Content starts

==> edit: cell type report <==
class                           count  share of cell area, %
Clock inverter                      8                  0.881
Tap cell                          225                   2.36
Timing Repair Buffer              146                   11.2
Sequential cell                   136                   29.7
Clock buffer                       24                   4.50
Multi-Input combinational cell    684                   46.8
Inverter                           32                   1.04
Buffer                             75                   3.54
## src/rtl/uart_pkg.sv

```systemverilog
// Shared types for the buffered UART transmitter: parity modes, TX FSM states
// and the smallest frame width the line side will ever send.
package uart_pkg;

  localparam int MIN_DATA_BITS = 5;

  typedef enum logic [2:0] {
    PAR_NONE  = 3'd0,
    PAR_EVEN  = 3'd1,
    PAR_ODD   = 3'd2,
    PAR_MARK  = 3'd3,
    PAR_SPACE = 3'd4
  } parity_e;

  typedef enum logic [2:0] {
    ST_IDLE,
    ST_START,
    ST_DATA,
    ST_PARITY,
    ST_STOP,
    ST_BREAK
  } tx_state_e;

endpackage

```

## src/rtl/uart_tx_buffered_if.sv

```systemverilog
// Host-side word stream into the transmitter FIFO.
// A word transfers on every clk edge where in_valid && in_ready; in_data must be
// stable while in_valid is high, and in_ready depends only on FIFO occupancy.
interface uart_tx_buffered_if #(
  parameter int DATA_BITS = 8
);
  logic                 in_valid;
  logic                 in_ready;
  logic [DATA_BITS-1:0] in_data;

  modport master (output in_valid, output in_data, input in_ready);
  modport slave  (input in_valid, input in_data, output in_ready);
endinterface

```

## src/rtl/uart_sync_fifo.sv

```systemverilog
// Single-clock FIFO with first-word-fall-through read data; full and empty come
// from an occupancy counter so the pointers may wrap freely.
module uart_sync_fifo #(
  parameter int WIDTH = 8,
  parameter int DEPTH = 16
) (
  input  logic                   clk,
  input  logic                   reset_n,
  input  logic                   push_i,
  input  logic [WIDTH-1:0]       push_data_i,
  input  logic                   pop_i,
  output logic [WIDTH-1:0]       pop_data_o,
  output logic [$clog2(DEPTH):0] level_o,
  output logic                   full_o,
  output logic                   empty_o
);
  localparam int AW = $clog2(DEPTH);

  logic [WIDTH-1:0] mem_q [DEPTH];
  logic [AW-1:0]    wr_ptr_q, rd_ptr_q;
  logic [AW:0]      level_q;
  logic             push_ok, pop_ok;

  assign full_o     = (level_q == (AW+1)'(DEPTH));
  assign empty_o    = (level_q == '0);
  assign level_o    = level_q;
  assign pop_data_o = mem_q[rd_ptr_q];
  assign push_ok    = push_i && !full_o;
  assign pop_ok     = pop_i && !empty_o;

  always_ff @(posedge clk or negedge reset_n) begin
    if (!reset_n) begin
      wr_ptr_q <= '0;
      rd_ptr_q <= '0;
      level_q  <= '0;
    end else begin
      if (push_ok) wr_ptr_q <= wr_ptr_q + 1'b1;
      if (pop_ok)  rd_ptr_q <= rd_ptr_q + 1'b1;
      unique case ({push_ok, pop_ok})
        2'b10:   level_q <= level_q + 1'b1;
        2'b01:   level_q <= level_q - 1'b1;
        default: level_q <= level_q;
      endcase
    end
  end

  always_ff @(posedge clk) begin
    if (push_ok) mem_q[wr_ptr_q] <= push_data_i;
  end

endmodule

```

## src/rtl/uart_tx_buffered.sv

```systemverilog
// Buffered UART transmitter: FIFO-fed, runtime frame format, back-to-back
// frames and line break, with all line-side state paced by baud_tick.
module uart_tx_buffered
  import uart_pkg::*;
#(
  parameter int DATA_BITS  = 8,
  parameter int FIFO_DEPTH = 16
) (
  input  logic                          clk,
  input  logic                          reset_n,
  input  logic                          baud_tick,
  uart_tx_buffered_if.slave             in_if,
  input  logic [$clog2(DATA_BITS+1)-1:0] cfg_data_len,
  input  logic [2:0]                    cfg_parity,
  input  logic                          cfg_stop2,
  input  logic                          break_req,
  output logic                          tx_pin,
  output logic                          tx_busy,
  output logic                          tx_done,
  output logic [$clog2(FIFO_DEPTH):0]   fifo_level,
  output logic                          fifo_empty,
  output tx_state_e                     dbg_state
);
  localparam int LW = $clog2(DATA_BITS+1);

  tx_state_e            state_q, state_d;
  logic [DATA_BITS-1:0] shift_q, shift_d;
  logic [LW-1:0]        idx_q, idx_d, len_q, len_d;
  logic                 has_par_q, has_par_d, par_bit_q, par_bit_d;
  logic                 stop2_q, stop2_d, stop_cnt_q, stop_cnt_d;
  logic                 pin_q, pin_d, done_q, done_d;
  logic                 fifo_full, fifo_pop, pick;
  logic [DATA_BITS-1:0] fifo_data;
  logic [LW-1:0]        cfg_len;
  parity_e              cfg_par;

  function automatic logic [LW-1:0] clamp_len(input logic [LW-1:0] len);
    if (len < LW'(MIN_DATA_BITS)) return LW'(MIN_DATA_BITS);
    if (len > LW'(DATA_BITS))     return LW'(DATA_BITS);
    return len;
  endfunction

  function automatic parity_e decode_parity(input logic [2:0] code);
    if (code > 3'd4) return PAR_NONE;
    return parity_e'(code);
  endfunction

  // Parity covers only the bits that will actually be sent.
  function automatic logic parity_bit(input logic [DATA_BITS-1:0] d,
                                      input logic [LW-1:0] len,
                                      input parity_e par);
    logic x;
    x = 1'b0;
    for (int i = 0; i < DATA_BITS; i++) begin
      if (i < int'(len)) x = x ^ d[i];
    end
    case (par)
      PAR_EVEN: return x;
      PAR_ODD:  return ~x;
      PAR_MARK: return 1'b1;
      default:  return 1'b0;
    endcase
  endfunction

  uart_sync_fifo #(.WIDTH(DATA_BITS), .DEPTH(FIFO_DEPTH)) u_fifo (
    .clk         (clk),
    .reset_n     (reset_n),
    .push_i      (in_if.in_valid),
    .push_data_i (in_if.in_data),
    .pop_i       (fifo_pop),
    .pop_data_o  (fifo_data),
    .level_o     (fifo_level),
    .full_o      (fifo_full),
    .empty_o     (fifo_empty)
  );

  assign in_if.in_ready = !fifo_full;
  assign cfg_len        = clamp_len(cfg_data_len);
  assign cfg_par        = decode_parity(cfg_parity);
  assign tx_pin         = pin_q;
  assign tx_busy        = (state_q != ST_IDLE);
  assign tx_done        = done_q;
  assign dbg_state      = state_q;

  always_comb begin
    state_d    = state_q;
    shift_d    = shift_q;
    idx_d      = idx_q;
    len_d      = len_q;
    has_par_d  = has_par_q;
    par_bit_d  = par_bit_q;
    stop2_d    = stop2_q;
    stop_cnt_d = stop_cnt_q;
    pin_d      = pin_q;
    done_d     = 1'b0;
    fifo_pop   = 1'b0;
    pick       = 1'b0;
    if (baud_tick) begin
      case (state_q)
        ST_IDLE: pick = 1'b1;
        ST_START: begin
          pin_d   = shift_q[0];
          shift_d = shift_q >> 1;
          idx_d   = '0;
          state_d = ST_DATA;
        end
        ST_DATA: begin
          if (idx_q < len_q - 1'b1) begin
            pin_d   = shift_q[0];
            shift_d = shift_q >> 1;
            idx_d   = idx_q + 1'b1;
          end else if (has_par_q) begin
            pin_d   = par_bit_q;
            state_d = ST_PARITY;
          end else begin
            pin_d      = 1'b1;
            stop_cnt_d = 1'b0;
            state_d    = ST_STOP;
          end
        end
        ST_PARITY: begin
          pin_d      = 1'b1;
          stop_cnt_d = 1'b0;
          state_d    = ST_STOP;
        end
        ST_STOP: begin
          if (stop2_q && !stop_cnt_q) begin
            pin_d      = 1'b1;
            stop_cnt_d = 1'b1;
          end else begin
            done_d = 1'b1;
            pick   = 1'b1;
          end
        end
        ST_BREAK: begin
          if (!break_req) begin
            pin_d   = 1'b1;
            state_d = ST_IDLE;
          end else begin
            pin_d = 1'b0;
          end
        end
        default: state_d = ST_IDLE;
      endcase
      // Break outranks queued data, so a held break_req waits for the frame end.
      if (pick) begin
        if (break_req) begin
          pin_d   = 1'b0;
          state_d = ST_BREAK;
        end else if (!fifo_empty) begin
          fifo_pop  = 1'b1;
          pin_d     = 1'b0;
          state_d   = ST_START;
          shift_d   = fifo_data;
          len_d     = cfg_len;
          has_par_d = (cfg_par != PAR_NONE);
          par_bit_d = parity_bit(fifo_data, cfg_len, cfg_par);
          stop2_d   = cfg_stop2;
        end else begin
          pin_d   = 1'b1;
          state_d = ST_IDLE;
        end
      end
    end
  end

  always_ff @(posedge clk or negedge reset_n) begin
    if (!reset_n) begin
      state_q    <= ST_IDLE;
      shift_q    <= '0;
      idx_q      <= '0;
      len_q      <= LW'(MIN_DATA_BITS);
      has_par_q  <= 1'b0;
      par_bit_q  <= 1'b0;
      stop2_q    <= 1'b0;
      stop_cnt_q <= 1'b0;
      pin_q      <= 1'b1;
      done_q     <= 1'b0;
    end else begin
      state_q    <= state_d;
      shift_q    <= shift_d;
      idx_q      <= idx_d;
      len_q      <= len_d;
      has_par_q  <= has_par_d;
      par_bit_q  <= par_bit_d;
      stop2_q    <= stop2_d;
      stop_cnt_q <= stop_cnt_d;
      pin_q      <= pin_d;
      done_q     <= done_d;
    end
  end

endmodule

```

## src/flat_wrapper.sv

```systemverilog
// flat-port wrapper written by rule: the top's interface ports become plain ports
module uart_tx_buffered_flat import uart_pkg::*;
#(
  parameter int DATA_BITS  = 8,
  parameter int FIFO_DEPTH = 16
)
  (clk, reset_n, baud_tick, cfg_data_len, cfg_parity, cfg_stop2, break_req, tx_pin, tx_busy, tx_done, fifo_level, fifo_empty, dbg_state, in_if_in_valid, in_if_in_data, in_if_in_ready);
  uart_tx_buffered_if #(.DATA_BITS(DATA_BITS)) in_if_i ();
  input  logic clk;
  input  logic reset_n;
  input  logic baud_tick;
  input  logic [$clog2(DATA_BITS+1)-1:0] cfg_data_len;
  input  logic [2:0] cfg_parity;
  input  logic cfg_stop2;
  input  logic break_req;
  output logic tx_pin;
  output logic tx_busy;
  output logic tx_done;
  output logic [$clog2(FIFO_DEPTH):0] fifo_level;
  output logic fifo_empty;
  output tx_state_e dbg_state;
  input wire logic [$bits(in_if_i.in_valid)-1:0] in_if_in_valid;
  input wire logic [$bits(in_if_i.in_data)-1:0] in_if_in_data;
  output wire logic [$bits(in_if_i.in_ready)-1:0] in_if_in_ready;
  assign in_if_i.in_valid = in_if_in_valid;
  assign in_if_i.in_data = in_if_in_data;
  assign in_if_in_ready = in_if_i.in_ready;
  uart_tx_buffered #(.DATA_BITS(DATA_BITS), .FIFO_DEPTH(FIFO_DEPTH)) u_core (.clk(clk), .reset_n(reset_n), .baud_tick(baud_tick), .in_if(in_if_i), .cfg_data_len(cfg_data_len), .cfg_parity(cfg_parity), .cfg_stop2(cfg_stop2), .break_req(break_req), .tx_pin(tx_pin), .tx_busy(tx_busy), .tx_done(tx_done), .fifo_level(fifo_level), .fifo_empty(fifo_empty), .dbg_state(dbg_state));
endmodule
```

## config.mk

```make
export PLATFORM = sky130hd
export DESIGN_NAME = uart_tx_buffered_flat
export DESIGN_NICKNAME = d
export VERILOG_FILES = /design/src/rtl/uart_pkg.sv /design/src/rtl/uart_tx_buffered_if.sv /design/src/rtl/uart_sync_fifo.sv /design/src/rtl/uart_tx_buffered.sv /design/src/flat_wrapper.sv
export SDC_FILE = /design/constraint.sdc
export NUM_CORES = 1
export LEC_CHECK = 0
export ABC_CLOCK_PERIOD_IN_PS = 5900
export CAP_MARGIN = 15
export CORE_MARGIN = 2
export CORE_UTILIZATION = 60
export DETAILED_ROUTE_END_ITERATION = 12
export PLACE_DENSITY = 0.79
export SKIP_CTS_REPAIR_TIMING = 1
export SYNTH_ARGS = -nofsm -noshare
export SYNTH_HDL_FRONTEND = slang
export SYNTH_SLANG_ARGS = --single-unit
```

## constraint.sdc

```tcl
create_clock -name clk -period 5.9 [get_ports clk]
set_input_delay 0.885 -clock clk [delete_from_list [all_inputs] [get_ports clk]]
set_output_delay 0.885 -clock clk [all_outputs]
set_load 0.01 [all_outputs]
```

==> flow_metrics.tcl <==
set metrics [dict create \
    status "finished, violations left" \
    violations "design-rule violations" \
    tns_ns 0 \
    synth-seq-cells 166 \
    worstReg2RegEnd "u_core.par_bit_q" \
    cts_buffer_depth 2 \
    syn_inst 487 \
    synth_flop_cell "edfxtp_1" \
    power_leakage_nw 3.019 \
    worstPathBufferInverterCount 0 \
    drtPass1Iterations 9 \
    rsz0062_at_grt "no" \
    period_share_pct 61.67 \
    core_sq_mm 0.01152 \
    area_growth_pct 14.33 \
    num_rows 39 \
    ys_async_sr_fraction_pct 22.89 \
    worstMarginPinSlew_ns 1.045 \
    grt.overflow.total 0 \
    drc 1 \
    vias 4108 \
    cts_inserted_buffers 17 \
    pin_count 34 \
    synth.distinct_cells 45 \
    start_util_pct 62.17 \
    yosys_warnings 0 \
    vdd_drop_max_uv 370.4 \
    r2r-start "u_core.u_fifo.rd_ptr_q[1]" \
    die_area_sq_mm 0.01282 \
    max_clock_freq_mhz 274.8 \
    grt_pass1_vias 4141 \
    synth_top_area_cell "edfxtp_1" \
    reg2regPathDepth 9 \
    clock_skew_ns 0.008404 \
    period_minus_slack_ns 3.639 \
    final_cell_mix "128 x edfxtp_1, 44 x nand2_1, 34 x nor2_1, 34 x dfrtp_1, 32 x clkdlybuf4s50_1" \
    final_common_cell "edfxtp_1" \
    synth_area_per_cell_sq_um 14.70 \
    root_buffer "clkbuf_16" \
    cp-end-kind "register" \
    cpMaxStageDelayCell "nor2b_1" \
    grt_pass1_wl_microns 22430 \
    ant_nets 0 \
    cp-start-kind "register" \
    hold_depth 2 \
    cts_tree "yes" \
    slowest_delay_ns 0.98 \
    hpwlAfterDp_microns 9352 \
    htreeDepth 4 \
    grt_max_degree 39 \
    cap_violations 0 \
    worstPathMaxFanout 22 \
    critPathKind "reg2reg" \
    arrival_ns 3.95 \
    path_cells "nor2b_1 -> a221oi_1 -> a22oi_1 -> nand2_1 -> xor2_1 -> xnor2_1 -> xnor3_1 -> mux2i_1 -> a21o_1" \
    antenna_found_initial 0 \
    clkSinkCount 166 \
    worstPathRequired_ns 6.21 \
    track_usage_pct 23.37 \
    vias_per_cell 6.068 \
    netlist.area_leader.share_pct 53.69 \
    setup_violations 0 \
    min_to "u_core.stop2_q" \
    place_area_sq_mm 0.007567 \
    slew_violations 0 \
    synth_edf_count 128 \
    power_per_cell_area_mw_per_mm2 512.2 \
    critical_path.top_delay_family "simple AND/OR/NAND/NOR gates" \
    fin_area_sq_mm 0.008185 \
    fp.dieW_microns 113.2 \
    wl_per_cell_microns 20.25 \
    yosysSeqAreaShare_pct 67.02 \
    fin_nets 557 \
    synth_area_sq_mm 0.007159 \
    r2r_slack_ns 2.26 \
    final_hold_viol_count 0 \
    synth_fp_nets 523 \
    die_h_microns 113.2 \
    layout-drive-gt1-share_pct 11.80 \
    synth_area_leaders "edfxtp_1 54%, dfrtp_1 12%, mux4_2 4.7%" \
    slew_headroom_pct 30.36 \
    port_buffers 33 \
    min-delay-path-class "reg2reg" \
    drt_iter0_drc 376 \
    min-delay-start "u_core.stop2_q" \
    gp_congestion 0.8560 \
    insertion_delay_ns 0.43 \
    cts.clk_slew.worst_paths_ns 0.06 \
    antenna_cells 0 \
    finalWirelength_microns 13710 \
]
==> stage by stage <==
step                cells  utilization [%]  hold WS (ns)  total power [mW]  worst slack, ns
CTS                   675            70.99        0.4767             4.218            2.227
global route          677            71.08        0.5136             4.411            2.022
global placement      643            65.71        0.4609             3.048            1.983
detailed placement    643            65.71        0.4614             3.109            1.904
finish                677            71.08        0.4748             4.193            2.261
floorplan             487                -        0.4379             2.715            2.509
==> worst max path at each step <==
stage | startpoint | to | slack [ns] | depth (start not counted)
2_1_floorplan | break_req | u_core.u_fifo.level_o[4] | 2.51 | 14
3_3_place_gp | break_req | u_core.u_fifo.level_o[4] | 1.98 | 13
3_5_place_dp | break_req | u_core.u_fifo.level_o[4] | 1.90 | 13
4_1_cts | u_core.u_fifo.rd_ptr_q[1] | u_core.par_bit_q | 2.23 | 9
5_1_grt | u_core.u_fifo.rd_ptr_q[1] | u_core.par_bit_q | 2.02 | 9
6_report | u_core.u_fifo.rd_ptr_q[1] | u_core.par_bit_q | 2.26 | 9
==> flip-flops by register name (all words and copies together), names as in the netlist <==
register	cells
u_core.stop2_q	1
u_core.has_par_q	1
u_core.u_fifo.rd_ptr_q	4
u_core.stop_cnt_q	1
u_core.len_q	4
u_core.idx_q	4
u_core.par_bit_q	1
u_core.u_fifo.wr_ptr_q	4
u_core.dbg_state	3
u_core.shift_q	8
u_core.tx_done	1
u_core.tx_pin	1
u_core.u_fifo.mem_q	128
u_core.u_fifo.level_o	5
==> final cells by class <==
cell class,instances,area [sq um]
Sequential cell,166,4800
Fill cell,749,3331
Inverter,16,60.06
Clock inverter,9,76.32
Multi-Input combinational cell,282,2181
Clock buffer,23,531.8
Timing Repair Buffer,38,357.8
Tap cell,143,178.9
==> cell usage after synthesis, types with 4 or more instances <==
master / n
mux2i_1: 26
a221oi_1: 12
mux2_2: 5
xor2_1: 6
nand2b_1: 6
nor2b_1: 5
a21oi_1: 18
nor2_1: 34
edfxtp_1: 128
mux4_1: 4
o22ai_1: 8
o21ai_0: 28
nor3_1: 7
ha_1: 14
mux4_2: 15
inv_1: 14
dfrtp_1: 35
clkbuf_1: 13
nand2_1: 44
xnor2_1: 13
a22oi_1: 6
==> layer usage <==
layer	global-route usage, %	vias up	share of wire (%)
met3	4.928	19	4.7
met2	38.76	113	52
met4	8.537	0	1.7
met5	0	-	0
li1	-	1916	-
met1	30.95	2060	42
==> logic make-up after synthesis <==
kind of cell,synth area share [%]
compound gates,7.812
xor+xnor,2.639
fa+ha+maj,2.726
buf+inv,2.516
flops,67.02
mux,10.61
simple gates,6.676
==> where the power goes <==
group          internal [mW]  total [mW]  switching (mW)  leakage [nW]
registers               1.47        1.72           0.245          1.62
clock network          0.646        1.10           0.457         0.300
logic                  0.677        1.37           0.695          1.10
total                   2.80        4.19            1.40          3.02
==> worst min-delay path, delay by kind of cell, from the launching register on <==
kind / cells / cell delay, ns
flip-flops: 1 / 0.33
AND/OR/NAND/NOR: 2 / 0.11
Power figures use the tool's default switching activity.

Content ends

## What you need to do:
In the material above, how many lines have the word "default"? Give that number and nothing else.

## Solution to this problem:
4